The past several days have presented me with an opportunity to engage with – and observe – people from all ends of the political spectrum. The emotions have also spanned from one extreme to the other. Some people have been celebrating, as if the Messiah Himself has come to save us. Others have mourned as if God has completely abandoned them. What have these reactions been in response to? The recent election of Donald J. Trump as the 45th President of the United States of America. What is most puzzling to me personally has not been the fear, ecstasy, anger, joy, riots, or celebrations that have emerged across the America. What I am most surprised by is the role that is being attributed to God in the election itself. All across the social media landscape, the following sentiments are sprinkled:
“This is the Will of God. Accept it!”
“God wanted Trump to be President. He planned it this way.”
So the million dollar question is did God REALLY plan it this way? Did He choose Donald Trump (over Hillary Clinton) to be President?
The short answer to the question is NO!
The Voters’ Choice
Donald Trump is the next President of the United States, not because God chose him over Hillary Clinton but, because voters – created in the image of God, endowed with free will – made a choice of their own volition. My concern for this post is not whether the voter’s choice was good, bad, or ugly; my primary issue is not political but theological! God did not elect Donald Trump to be the President of the U.S.; “we” as humans made the choice. This point is crucial for several reasons. For starters, the Church must preserve and testify to the very basic Christian understanding that we as humans have free will. The great gift that God has bestowed on us is that He created us with the capacity to make decisions and to act upon them freely. Furthermore, an acknowledgement of our free will mandates a level of personal and collective responsibility.

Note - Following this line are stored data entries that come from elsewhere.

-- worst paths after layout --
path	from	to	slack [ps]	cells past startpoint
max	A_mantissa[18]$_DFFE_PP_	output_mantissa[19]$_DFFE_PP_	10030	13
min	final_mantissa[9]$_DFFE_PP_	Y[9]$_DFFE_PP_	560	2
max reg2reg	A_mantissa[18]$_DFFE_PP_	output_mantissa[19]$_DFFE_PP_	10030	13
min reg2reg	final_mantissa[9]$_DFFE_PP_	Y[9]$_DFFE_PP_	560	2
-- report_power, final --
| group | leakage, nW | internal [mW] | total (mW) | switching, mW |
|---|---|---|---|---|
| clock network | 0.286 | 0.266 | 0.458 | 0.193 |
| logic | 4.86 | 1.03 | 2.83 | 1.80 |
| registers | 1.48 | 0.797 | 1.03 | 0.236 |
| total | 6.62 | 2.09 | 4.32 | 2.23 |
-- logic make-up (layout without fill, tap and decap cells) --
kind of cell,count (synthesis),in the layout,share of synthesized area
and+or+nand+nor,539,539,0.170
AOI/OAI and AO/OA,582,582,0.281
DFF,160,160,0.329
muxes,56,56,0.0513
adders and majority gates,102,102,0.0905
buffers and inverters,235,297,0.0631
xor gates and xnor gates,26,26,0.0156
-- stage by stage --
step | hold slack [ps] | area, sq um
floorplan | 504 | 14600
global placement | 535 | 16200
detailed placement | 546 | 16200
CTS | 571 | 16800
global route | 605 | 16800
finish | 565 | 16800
<file path="./config.mk">
export PLATFORM = sky130hd
export DESIGN_NAME = multiplier_fp
export DESIGN_NICKNAME = multiplier_fp
export VERILOG_FILES = /design/flow/design.v
export SDC_FILE = /design/flow/constraint.sdc
export NUM_CORES = 4
export LEC_CHECK = 1
export CORE_UTILIZATION = 30
</file>
<file path="./run.sh">
#!/bin/bash
# OpenROAD 26Q1-2900-gdf79404cd8, Yosys 0.63+post, stock flow scripts
make -C /OpenROAD-flow-scripts/flow DESIGN_CONFIG=/design/flow/config.mk WORK_HOME=/design/flow/orfs finish
</file>
`flow/design.v`:
```
module apb_controller(hclk, hresetn, valid, haddr, haddr1, haddr2, hwdata, hwdata1, hwdata2, hwrite, hwritereg, hwritereg1, tempselx, hreadyout, pwrite, penable, pselx, pwdata, paddr);
input hclk, hresetn, valid, hwrite, hwritereg, hwritereg1;
input [31:0] haddr, haddr1, haddr2, hwdata, hwdata1, hwdata2;
input [2:0]tempselx;
output reg pwrite, penable, hreadyout;
output reg [31:0] pwdata, paddr; 
output reg [2:0]pselx;
reg [2:0]present_state, next_state;
parameter ST_IDLE = 3'b000, ST_WWAIT = 3'b001, ST_READ = 3'b010, ST_RENABLE = 3'b011, ST_WRITE = 3'b100, ST_WRITEP = 3'b101, ST_WENABLE = 3'b110, ST_WENABLEP = 3'b111;
reg penable_temp, pwrite_temp, hreadyout_temp;
reg [2:0]pselx_temp;
reg [31:0]paddr_temp,pwdata_temp;
always@(posedge hclk)
    begin
	if(!hresetn)
	    present_state<=ST_IDLE;
	else
	    present_state<=next_state;
	end
always@(*)
    begin
	next_state=ST_IDLE;
	case(present_state)
	ST_IDLE: if(valid==1 && hwrite==1)
	             next_state=ST_WWAIT;
			 else if (valid==1 && hwrite==0)
			     next_state=ST_READ;
			 else
			     next_state=ST_IDLE;
    ST_READ: next_state=ST_RENABLE;
    ST_WWAIT: if(valid==1)
                 next_state=ST_WRITEP;
              else 
                 next_state=ST_WRITE;
    ST_WRITEP: next_state=ST_WENABLEP;
    ST_WRITE: if(valid==1)
                 next_state=ST_WENABLEP;
              else 
                 next_state=ST_WENABLE;
    ST_WENABLEP: if(valid==1 && hwritereg==1)
	                 next_state=ST_WRITEP;
			     else if (valid==0 && hwritereg==1)
			         next_state=ST_WRITE;
			     else
			         next_state=ST_READ;
    ST_WENABLE: if(valid==1 && hwrite==1)
	                 next_state=ST_WWAIT;
			     else if (valid==1 && hwrite==0)
			         next_state=ST_READ;
			     else
			         next_state=ST_IDLE;
	ST_RENABLE: if(valid==1 && hwrite==1)
	                 next_state=ST_WWAIT;
			     else if (valid==1 && hwrite==0)
			         next_state=ST_READ;
			     else
			         next_state=ST_IDLE;
	endcase
	end
always@(*)
    begin
	case(present_state)
	ST_IDLE: if(valid==1 && hwrite==0)
	             begin
				 paddr_temp=haddr;
				 pwrite_temp=hwrite;
				 pselx_temp=tempselx;
				 penable_temp=0;
				 hreadyout_temp=0;
				 end
			 else if(valid==1 && hwrite==1)
			     begin
				 pselx_temp=0;
				 penable_temp=0;
				 hreadyout_temp=1;
				 end
			 else
			     begin
			     pselx_temp=0;
				 penable_temp=0;
				 hreadyout_temp=1;
				 end
	ST_READ: begin
	         penable_temp=1;
			 hreadyout_temp=1;
			 end
	ST_RENABLE: if(valid==1 && hwrite==0)
	                begin
				    paddr_temp=haddr;
				    pwrite_temp=hwrite;
				    pselx_temp=tempselx;
				    penable_temp=0;
				    hreadyout_temp=0;
				    end
				else if(valid==1 && hwrite==1)
			        begin
				    pselx_temp=0;
				    penable_temp=0;
				    hreadyout_temp=1;
				    end
			    else
			        begin
			        pselx_temp=0;
				    penable_temp=0;
				    hreadyout_temp=1;
				    end
	ST_WWAIT: begin
	          paddr_temp=haddr1;
			  pwdata_temp=hwdata;
			  pwrite_temp=hwrite;
			  pselx_temp=tempselx;
			  penable_temp=0;
			  hreadyout_temp=0;
			  end
	ST_WRITE: begin 
	          penable_temp=1;
			  hreadyout_temp=1;
			  end
	ST_WRITEP: begin 
	           penable_temp=1;
			   hreadyout_temp=1;
			   end
	ST_WENABLEP: begin
	             paddr_temp=haddr2;
			     pwdata_temp=hwdata1;
			     pwrite_temp=hwritereg;
			     pselx_temp=tempselx;
			     penable_temp=0;
			     hreadyout_temp=0;
			     end
	ST_WENABLE: if(valid==1 && hwrite==0)
	                begin
				    paddr_temp=haddr2;
				    pwrite_temp=hwrite;
				    pselx_temp=tempselx;
				    penable_temp=0;
				    hreadyout_temp=0;
				    end
				else if(valid==1 && hwrite==1)
			        begin
				    pselx_temp=0;
				    penable_temp=0;
				    hreadyout_temp=1;
				    end
				else
			        begin
			        pselx_temp=0;
				    penable_temp=0;
				    hreadyout_temp=1;
				    end
	endcase
	end
always@(posedge hclk)
    begin
	if(!hresetn)
	    begin
		paddr<=0;
		pwdata<=0;
		pwrite<=0;
		pselx<=0;
		penable<=0;
		hreadyout<=1;
		end
	else
	    begin
		paddr<=paddr_temp;
		pwdata<=pwdata_temp;
		pwrite<=pwrite_temp;
		pselx<=pselx_temp;
		penable<=penable_temp;
		hreadyout<=hreadyout_temp;
		end
	end
endmodule
```
`flow/run.sh`:
```
#!/bin/bash
# OpenROAD 26Q1-2900-gdf79404cd8, Yosys 0.63+post, stock flow scripts
make -C /OpenROAD-flow-scripts/flow DESIGN_CONFIG=/design/flow/config.mk WORK_HOME=/design/flow/orfs finish
```
`flow/config.mk`:
```
export PLATFORM = sky130hd
export DESIGN_NAME = apb_controller
export DESIGN_NICKNAME = apb_controller
export VERILOG_FILES = /design/flow/design.v
export SDC_FILE = /design/flow/constraint.sdc
export NUM_CORES = 4
export LEC_CHECK = 1
export CORE_UTILIZATION = 30
```
`flow/constraint.sdc`:
```
current_design apb_controller

set clk_period 3.3
set clk_io_pct 0.2

create_clock -name clk0 -period $clk_period [get_ports {hclk}]

set non_clock_inputs [all_inputs -no_clocks]
set_input_delay [expr $clk_period * $clk_io_pct] -clock clk0 $non_clock_inputs
set_output_delay [expr $clk_period * $clk_io_pct] -clock clk0 [all_outputs]
```
==> CHANGELOG.md <==
### Implementation results

* Reg2reg start: present_state[4]$_DFF_P_
* Latency at later pin at 340 ps
* Internal power at roughly 2.1 mW
* DRT Pass-1 Iters at 4
* Largest stage delay, worst path at 490 ps
* Least-Margin Pin Slew at 794.4 ps
* Final cycle utilization of the critical path at a little over half
* Crit path DRT at approximately 2600 ps
* Gpl congestion at roughly 0.76
* Max-slew headroom at 47.04%
* Yosys stat chip area at about 0.0043 mm²
* CTS tree: done
* Hold_ws at between 400 and 500 ps
* Async SR Flop Fraction at 0%
* Die width at roughly 120 µm
* Cell taking the most area after synthesis: dfxtp_1
* Number of buffers created by CTS at 9
* Post-Syn Instances at 370
* Number of global-route vias before repair at 3,492
* Power per Cell Area at 366.2 mW/mm²
* Drt first-iter violations at around 130
* Endpoints left unconstrained at 68
* DRC viols at 0
* Global-route wire length before repair at about 18,000 µm
* RSZ-0062 raised after global routing: false
* Post-DP HPWL at 8435 µm
* Layout area overhead at 65.31%
* Logic pwr share at about 17%
* Max-cap violations at 0
* Syn Area/Cell at 11.65 µm²
* Setup violators final at 0
* Routed WL at 11,610 µm
* FF-to-FF End: present_state[1]$_DFF_P_
* Clock-pin slew on the worst setup and hold paths at 60 ps
* CORE AREA at 0.01393 mm²
* Worst-path maximum fanout at 1
* Critical-path top delay cell: clkdlybuf4s50_1
* Count of unclocked register or latch pins at 68
* R2r worst-path depth at 3
* Log Warnings at 58
* GRT Total Usage at 15.74%
* Sum Neg Setup Slack at 0 ps
* Critical path, cell by cell: clkdlybuf4s50_1
* Dominant logic cell type in the layout: clkdlybuf4s50_1
* WS Path Type: reg2out
* Hold crit path type: reg2reg
* Vias at about 3,500
* Post CTS Setup Buffer Count at 0
* Hold Path Cell Cnt at 1
* Netlist Area Pre-Place at roughly 0.0043 mm²
* Fmax at roughly 560 MHz
* Top Ports at 271
* Core Rows at roughly 43
* Largest net degree at the start of global routing at about 56
* Arrival @ worst endpoint at 1140 ps
* Vias/cell at 4.488
* Worst setup path endpoint: hreadyout
* WL/cell at 14.90 µm
* Worst vdd ir at 0.0002245 V
* Post-route minimum period at approximately 1800 ps
* Setup crit start: hreadyout$_SDFF_PN1_
* CTS H-tree lvls at 3
* Initial antenna violation count at 0
* Worst-case clock buffer depth at 2
* Sw Ratio at 20.54%
* Crit path buf inv count at 1
* Die H at approximately 120 µm
* Delay-heaviest family, CP: buffers and inverters
* Worst path depth at 1
* # fillers at around 1,200
* Count of input and output buffers at 237
* Total gr overflow at 0
* Fin. Hold Viols at 0
* Layout cells sized above 1 at 10.35%
* R2r setup slk at 1770 ps
* Psw at 536.1 µW
* Cell count in the Yosys report at ~370
* Status: finished, final reports clean
* Ant diodes at 0
* YS warnings at 1
* Fp util at 30.93%
* Register bit total from synthesis at 146
* Die area at about 0.015 mm²
* Slew Viols, Final at 0
* Hold_buf cts at 0
* CTS resizes at 0
* Top cell area share at 36.23%
* Biggest area cells: dfxtp_1, dlxtn_1, and2_1, mux2_2, a221o_1
* CP Capture Type: primary output
* Post-route ant nets at 0
* Clk pwr share at 40.7%
* Startpoint Class: flop
* Predominant post-synthesis flop cell: dfxtp_1
* Netlist cell types at 28
* Top Layout Cells: clkdlybuf4s50_1, dfxtp_1, and2_1
* EDFF count, synth at 0
* Worst Clk Skew at roughly 3 ps
* Reg power frac at 42.5%
* Leak at 2.829 nW
* CTS root buf: clkbuf_16
flip-flops by register name, indices dropped and copies added, names as in the netlist:
signal,count
pwdata_temp,32
pwrite,1
pwrite_temp,1
pselx,3
hreadyout,1
paddr,32
paddr_temp,32
pselx_temp,3
pwdata,32
penable,1
present_state,8
cell usage after synthesis, types with 2 or more instances:
master	n
a21boi_0	3
a21oi_1	2
a221o_1	32
and2_1	69
buf_1	3
buf_2	6
buf_6	4
clkbuf_1	16
dfxtp_1	78
dlxtn_1	68
mux2_2	34
nand2_1	3
nor2_1	2
nor2b_1	2
nor3b_1	2
nor4b_1	32
o21ai_0	3
metrics by stage:
step                      instance area, µm²  std cells  power (mW)  util, %  setup slack, ps
after floorplan                         4310        370       1.253        -             1947
after global placement                  6803        763       1.571    48.82             1404
after detailed placement                6803        763       1.574    48.82             1377
after CTS                               7126        779       2.652    51.14             1473
after global routing                    7126        779       2.727    51.14             1445
final                                   7126        779       2.609    51.14             1502
layer usage:
layer	share of wire [%]	vias to the layer above	track usage, %
li1	-	1746	-
met1	39	1591	18.85
met2	48	146	27.01
met3	12	13	6.489
met4	1.7	0	2.546
met5	0	-	0
power groups by stage:
stage / clock, mW / combinational, mW / sequential (mW)
CTS: 1.09 / 0.447 / 1.11
global route: 1.13 / 0.478 / 1.12
finish: 1.06 / 0.439 / 1.11
kinds of logic after synthesis:
family          synth area share (%)
compound gates                 8.679
buf+inv                        3.773
flops                          36.23
latches                        23.66
mux                            8.883
simple gates                   18.75
how the worst min path moves through the flow:
stage,slack (ps),from,end
4_1_cts,470,present_state[2]$_DFF_P_,present_state[6]$_DFF_P_
5_1_grt,500,present_state[2]$_DFF_P_,present_state[6]$_DFF_P_
6_report,470,present_state[2]$_DFF_P_,present_state[6]$_DFF_P_
area by class of cell:
type | instances | area, µm² | share of cell area, %
clock inverters | 7 | 97.59 | 1.370
multi-input cells | 192 | 1569 | 22.02
well taps | 180 | 225.2 | 3.161
inverters | 1 | 3.754 | 0.05268
flip-flops and latches | 146 | 2585 | 36.28
repair buffers | 244 | 2420 | 33.96
clock buffers | 9 | 225.2 | 3.161
No activity file was given, so power comes from the tool's default toggle rates.
==> flow/run.sh <==
#!/bin/bash
# OpenROAD 26Q1-2900-gdf79404cd8, Yosys 0.63+post, stock flow scripts
make -C /OpenROAD-flow-scripts/flow DESIGN_CONFIG=/design/flow/config.mk WORK_HOME=/design/flow/orfs finish
==> flow/config.mk <==
export PLATFORM = sky130hd
export DESIGN_NAME = seq_detect
export DESIGN_NICKNAME = seq_detect
export VERILOG_FILES = /design/flow/design.v
export SDC_FILE = /design/flow/constraint.sdc
export NUM_CORES = 4
export LEC_CHECK = 1
export CORE_AREA = 10 10 70 70
export DIE_AREA = 0 0 80 80
==> flow/constraint.sdc <==
current_design seq_detect

set clk_period 1.8
set clk_io_pct 0.2

create_clock -name clk0 -period $clk_period [get_ports {clk}]

set non_clock_inputs [all_inputs -no_clocks]
set_input_delay [expr $clk_period * $clk_io_pct] -clock clk0 $non_clock_inputs
set_output_delay [expr $clk_period * $clk_io_pct] -clock clk0 [all_outputs]
===== flow/config.mk =====
export PLATFORM = sky130hd
export DESIGN_NAME = compare_8b
export DESIGN_NICKNAME = compare_8b
export VERILOG_FILES = /design/flow/design.v
export SDC_FILE = /design/flow/constraint.sdc
export NUM_CORES = 4
export LEC_CHECK = 1
export CORE_AREA = 10 10 70 70
export DIE_AREA = 0 0 80 80

===== flow/constraint.sdc =====
current_design compare_8b

set clk_period 2.0
set clk_io_pct 0.2

create_clock -name clk0 -period $clk_period

set non_clock_inputs [all_inputs -no_clocks]
set_input_delay [expr $clk_period * $clk_io_pct] -clock clk0 $non_clock_inputs
set_output_delay [expr $clk_period * $clk_io_pct] -clock clk0 [all_outputs]

===== flow/design.v =====
`timescale 10ns/1ns
module compare_8b(output y,input [7:0]a,input [7:0]b);
  assign y=(a>=b)?1:0;
endmodule
--- ./design.v ---
module counter8b_updown(output reg[7:0] count, input clk,reset,dir);
  always@(posedge clk or posedge reset)begin
    if(reset)
      count<=8'b0;
    else
      case(dir)
        1:count<=count+1'b1;
        0:count<=count-1'b1;
        default:;
      endcase
  end
endmodule
--- ./config.mk ---
export PLATFORM = sky130hd
export DESIGN_NAME = counter8b_updown
export DESIGN_NICKNAME = counter8b_updown
export VERILOG_FILES = /design/flow/design.v
export SDC_FILE = /design/flow/constraint.sdc
export NUM_CORES = 4
export LEC_CHECK = 1
export CORE_AREA = 10 10 70 70
export DIE_AREA = 0 0 80 80
--- ./run.sh ---
#!/bin/bash
# OpenROAD 26Q1-2900-gdf79404cd8, Yosys 0.63+post, stock flow scripts
make -C /OpenROAD-flow-scripts/flow DESIGN_CONFIG=/design/flow/config.mk WORK_HOME=/design/flow/orfs finish
--- ./constraint.sdc ---
current_design counter8b_updown

set clk_period 3.7
set clk_io_pct 0.2

create_clock -name clk0 -period $clk_period [get_ports {clk}]

set non_clock_inputs [all_inputs -no_clocks]
set_input_delay [expr $clk_period * $clk_io_pct] -clock clk0 $non_clock_inputs
set_output_delay [expr $clk_period * $clk_io_pct] -clock clk0 [all_outputs]
==> impl_metrics.csv <==
group,metric,value,unit
sta,finalClockSkew,6.388,ps
grt,grt_pass1_vias,360,
synthesis,syn_inst,45,
layout,reg_top3,"count (8)",
floorplanning,die-width,80,um
sta,period_used_share,0.6331,
layout,comb_area,270.3,sq um
clock_network,cts_num_sinks,8,
power_and_ir_drop,p_leak,0.2726,nW
floorplanning,core_area,0.003416,sq mm
route,num_vias,362,
worst_setup_path,worstPathMaxFanout,7,
layout,regArea,200.2,sq um
sta,fin_crit,2343,ps
synthesis,ys_cells,45,
floorplanning,fp.dieH,80,um
worst_setup_path,max_stage_delay,490,ps
sta,rsz0062_at_grt,"no",
flow_run,warnings,25,
synthesis,postSynthSeqShare,0.4124,
place,place.gp.congestion,0.8023,
grt,antenna_found_initial,0,
sta,worst_pin_slew,304.5,ps
layout,layout_top_cells,"clkdlybuf4s50_1, dfrtp_1, ha_1, xnor2_1, a21oi_1",
clock_network,post_cts_resized,0,
clock_network,clk_latency,250,ps
clock_network,cts_max_path_buffers,2,
power_and_ir_drop,switching_share,0.3560,
grt,grt_start_max_net_pins,9,
clock_network,clock-root-buffer,"clkbuf_4",
sta,slew_headroom,0.7968,
power_and_ir_drop,ir_worst_vdd,0.3519,mV
route,post_drt_wl_per_cell,9.904,um
worst_setup_path,cpMostUsedCell,"a21oi_1",
layout,drive_gt1_frac,0.08621,
worst_setup_path,cp_num_buf_inv,2,
clock_network,cts_hold_buf,0,
synthesis,synth_area_per_cell,10.79,sq um
layout,lay_top_count,"clkdlybuf4s50_1",
route,ant_nets,0,
layout,regMostFlops,"count",
worst_setup_path,crit_arrival,2520,ps
clock_network,clk_pin_slew,50,ps
route,drcViolationCount,0,
route,drt_iter0_drc,5,
sta,max_freq,426.9,MHz
route,antennaDiodeCount,0,
route,routed_wl,1030,um
power_and_ir_drop,internal_power,344.5,uW
layout,area_growth,37.11,%
power_and_ir_drop,pwr-share-comb,0.579,
grt,grt_use_total,0.03308,
clock_network,postCtsSetupBuffers,0,
grt,grt_overflow,0,
worst_setup_path,cp_top_family,"buffers and inverters",
floorplanning,std_cell_rows,21,
flow_run,drv_cap,0,
worst_setup_path,crit_chain,"clkdlybuf4s50_1 -> inv_1 -> fa_1 -> a21oi_1 -> o211ai_1 -> a21oi_1 -> xnor2_1",
clock_network,cts_tree,"built",
status,status,"complete, no violations",
layout,fillers,385,
sta,slew_viol_final,0,
worst_setup_path,cpMaxStageDelayCell,"clkdlybuf4s50_1",
synthesis,yosys_area,485.5,sq um
clock_network,cts_max_level,1,
synthesis,synth_flops,8,
sta,finalSetupViolCount,0,
power_and_ir_drop,p_per_area,803.6,mW/mm^2
worst_setup_path,cp-end-kind,"register",
synthesis,synthesis.area,485.5,sq um
clock_network,cts_inserted_buffers,3,
sta,fin_setup_tns,0,ps
power_and_ir_drop,p_total,534.9,uW
worst_setup_path,crit_type,"in2reg",
floorplanning,fp_util,0.1421,
sta,finalHoldViolCount,0,
worst_setup_path,required,3880,ps
power_and_ir_drop,seqPwrFrac,0.298,
route,vias_per_cell,3.481,
layout,largest_reg_flops,8,
worst_hold_path,min-delay-path-class,"reg2reg",
grt,grt_first_pass_wirelength,1649,um
place,port-buffer-count,10,
place,hpwl,842.5,um
floorplanning,ios,11,
power_and_ir_drop,p_sw,190.4,uW
power_and_ir_drop,clock_power_share,0.123,
synthesis,ys_warn_count,1,
layout,utilization,0.1949,
floorplanning,dieArea,0.006400,sq mm
route,dr.pass1.iters,3,
worst_setup_path,critPathLaunchType,"primary input",
synthesis,ys_types,17,
<file path="/design/flow/run.sh">
#!/bin/bash
# OpenROAD 26Q1-2900-gdf79404cd8, Yosys 0.63+post, stock flow scripts
make -C /OpenROAD-flow-scripts/flow DESIGN_CONFIG=/design/flow/config.mk WORK_HOME=/design/flow/orfs finish
</file>
<file path="/design/flow/config.mk">
export PLATFORM = sky130hd
export DESIGN_NAME = regFile
export DESIGN_NICKNAME = regFile
export VERILOG_FILES = /design/flow/design.v
export SDC_FILE = /design/flow/constraint.sdc
export NUM_CORES = 4
export LEC_CHECK = 1
export CORE_UTILIZATION = 40
export SYNTH_HDL_FRONTEND = slang
</file>
<file path="/design/flow/constraint.sdc">
current_design regFile

set clk_period 6.0
set clk_io_pct 0.2

create_clock -name clk0 -period $clk_period [get_ports {clk}]

set non_clock_inputs [all_inputs -no_clocks]
set_input_delay [expr $clk_period * $clk_io_pct] -clock clk0 $non_clock_inputs
set_output_delay [expr $clk_period * $clk_io_pct] -clock clk0 [all_outputs]
</file>
==> flow/design.v <==
`timescale 1ns / 1ps
module alu(
    input [7:0] a,b,
    input [3:0] alu_sel,
    output reg [7:0] alu_result,
    output reg zero
    );
    always @(*)
    begin
        case(alu_sel)
        4'b0000: alu_result = a+b;
        4'b0001: alu_result = a-b;
        4'b0010: alu_result = a&b;
        4'b0011: alu_result = a|b;
        4'b0100: alu_result = a^b;
        4'b0101: alu_result = ~(a|b);
        4'b0110: alu_result = ~(a&b);
        4'b0111: alu_result = ~(a^b);
        4'b1000: alu_result = a<<1;
        4'b1001: alu_result = a>>1;
        4'b1010: alu_result = a<<<1;
        4'b1011: alu_result = a>>>1;
        4'b1100: alu_result = {a[6:0],a[7]};
        4'b1101: alu_result = {a[0],a[7:1]};
        4'b1110: alu_result = (a==b)? 8'd1 : 8'd0;
	    4'b1111: alu_result = (a>b)?8'd1:8'd0 ;
        default: alu_result = a+b;
        endcase 
        zero = (alu_result == 8'b0) ? 1'b1 : 1'b0;
     end
endmodule
==> flow/run.sh <==
#!/bin/bash
# OpenROAD 26Q1-2900-gdf79404cd8, Yosys 0.63+post, stock flow scripts
make -C /OpenROAD-flow-scripts/flow DESIGN_CONFIG=/design/flow/config.mk WORK_HOME=/design/flow/orfs finish
==> flow/config.mk <==
export PLATFORM = sky130hd
export DESIGN_NAME = alu
export DESIGN_NICKNAME = alu
export VERILOG_FILES = /design/flow/design.v
export SDC_FILE = /design/flow/constraint.sdc
export NUM_CORES = 4
export LEC_CHECK = 1
export CORE_AREA = 10 10 97 97
export DIE_AREA = 0 0 107 107
export SYNTH_HDL_FRONTEND = slang
==> flow/constraint.sdc <==
current_design alu

set clk_period 5.2
set clk_io_pct 0.2

create_clock -name clk0 -period $clk_period

set non_clock_inputs [all_inputs -no_clocks]
set_input_delay [expr $clk_period * $clk_io_pct] -clock clk0 $non_clock_inputs
set_output_delay [expr $clk_period * $clk_io_pct] -clock clk0 [all_outputs]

We as humans cannot pin the blame on God for our choices, albeit if they are flawed at times. Sometimes those choices are good and sometimes they are evil, but ultimately they are choices we make.
God’s desire (His will) is the salvation of all, that each of us would come to know the fullness of truth, as revealed in Jesus Christ (1 Timothy 2:4). However many people, some prominent theologians and Bible teachers included believe that if Trump was elected President, it is simply because God wanted it that way. For these people, they imagine Christ sitting up on His cosmic throne orchestrating every detail of life (including the electoral process), in order to place Trump in the White House. Although there are many problems with this line of thinking, I will simply highlight two issues: 1.) God is ultimately concerned with putting people in the Heavenly Kingdom, not placing them in the Oval Office. 2.) This line of thinking displaces responsibility for our decisions onto God.
What difference does it make? Bad theology leaves many people with shaken faith. As one person most recently put it to me “I really felt like God has died after the election. I know He is around but it is hard to believe. That’s not something I ever really struggled with.”
For those reasons, among others, we must count the cost for the “votes we cast”, keeping our eyes set on things above (Colossians 3:2), as we engage with the world around us (John 17:14-16). So “what if we chose poorly? What then?” God reminds us that “all things work together for good to those who love God, to those who are the called according to His purpose” (Romans 8:28). The grace of God, working in the world, invites you personally into a loving relationship with the Him. He seeks every opportunity to reach out to humans. That means that, by the grace of God, even evil can be transformed as a means of salvation for the children of God. The Old Testament highlights the story of King Nebuchadnezzar, who was one of the most evil rulers known in human history. But it was only during the times of a such a vile leader that the word of God was actually pitched on paper, due to the babylonian tradition of scribes. When we seem to lose heart, the truth of God prevails!
What does this all mean for the Christian in light of the election? God is present working in the world. He uses any means possible – albeit what some may perceive as flawed human decisions at times – to accomplish His will of conforming us into His image. This of course does not happen by compulsion or against our will but when we choose Him and, if we, love Him above all else. Irrespective of where you sit on the emotional spectrum following the election, keep your eyes fixed on things above, working out your salvation. This will allow you personally, and collectively, to continue being the presence and power of God in the world.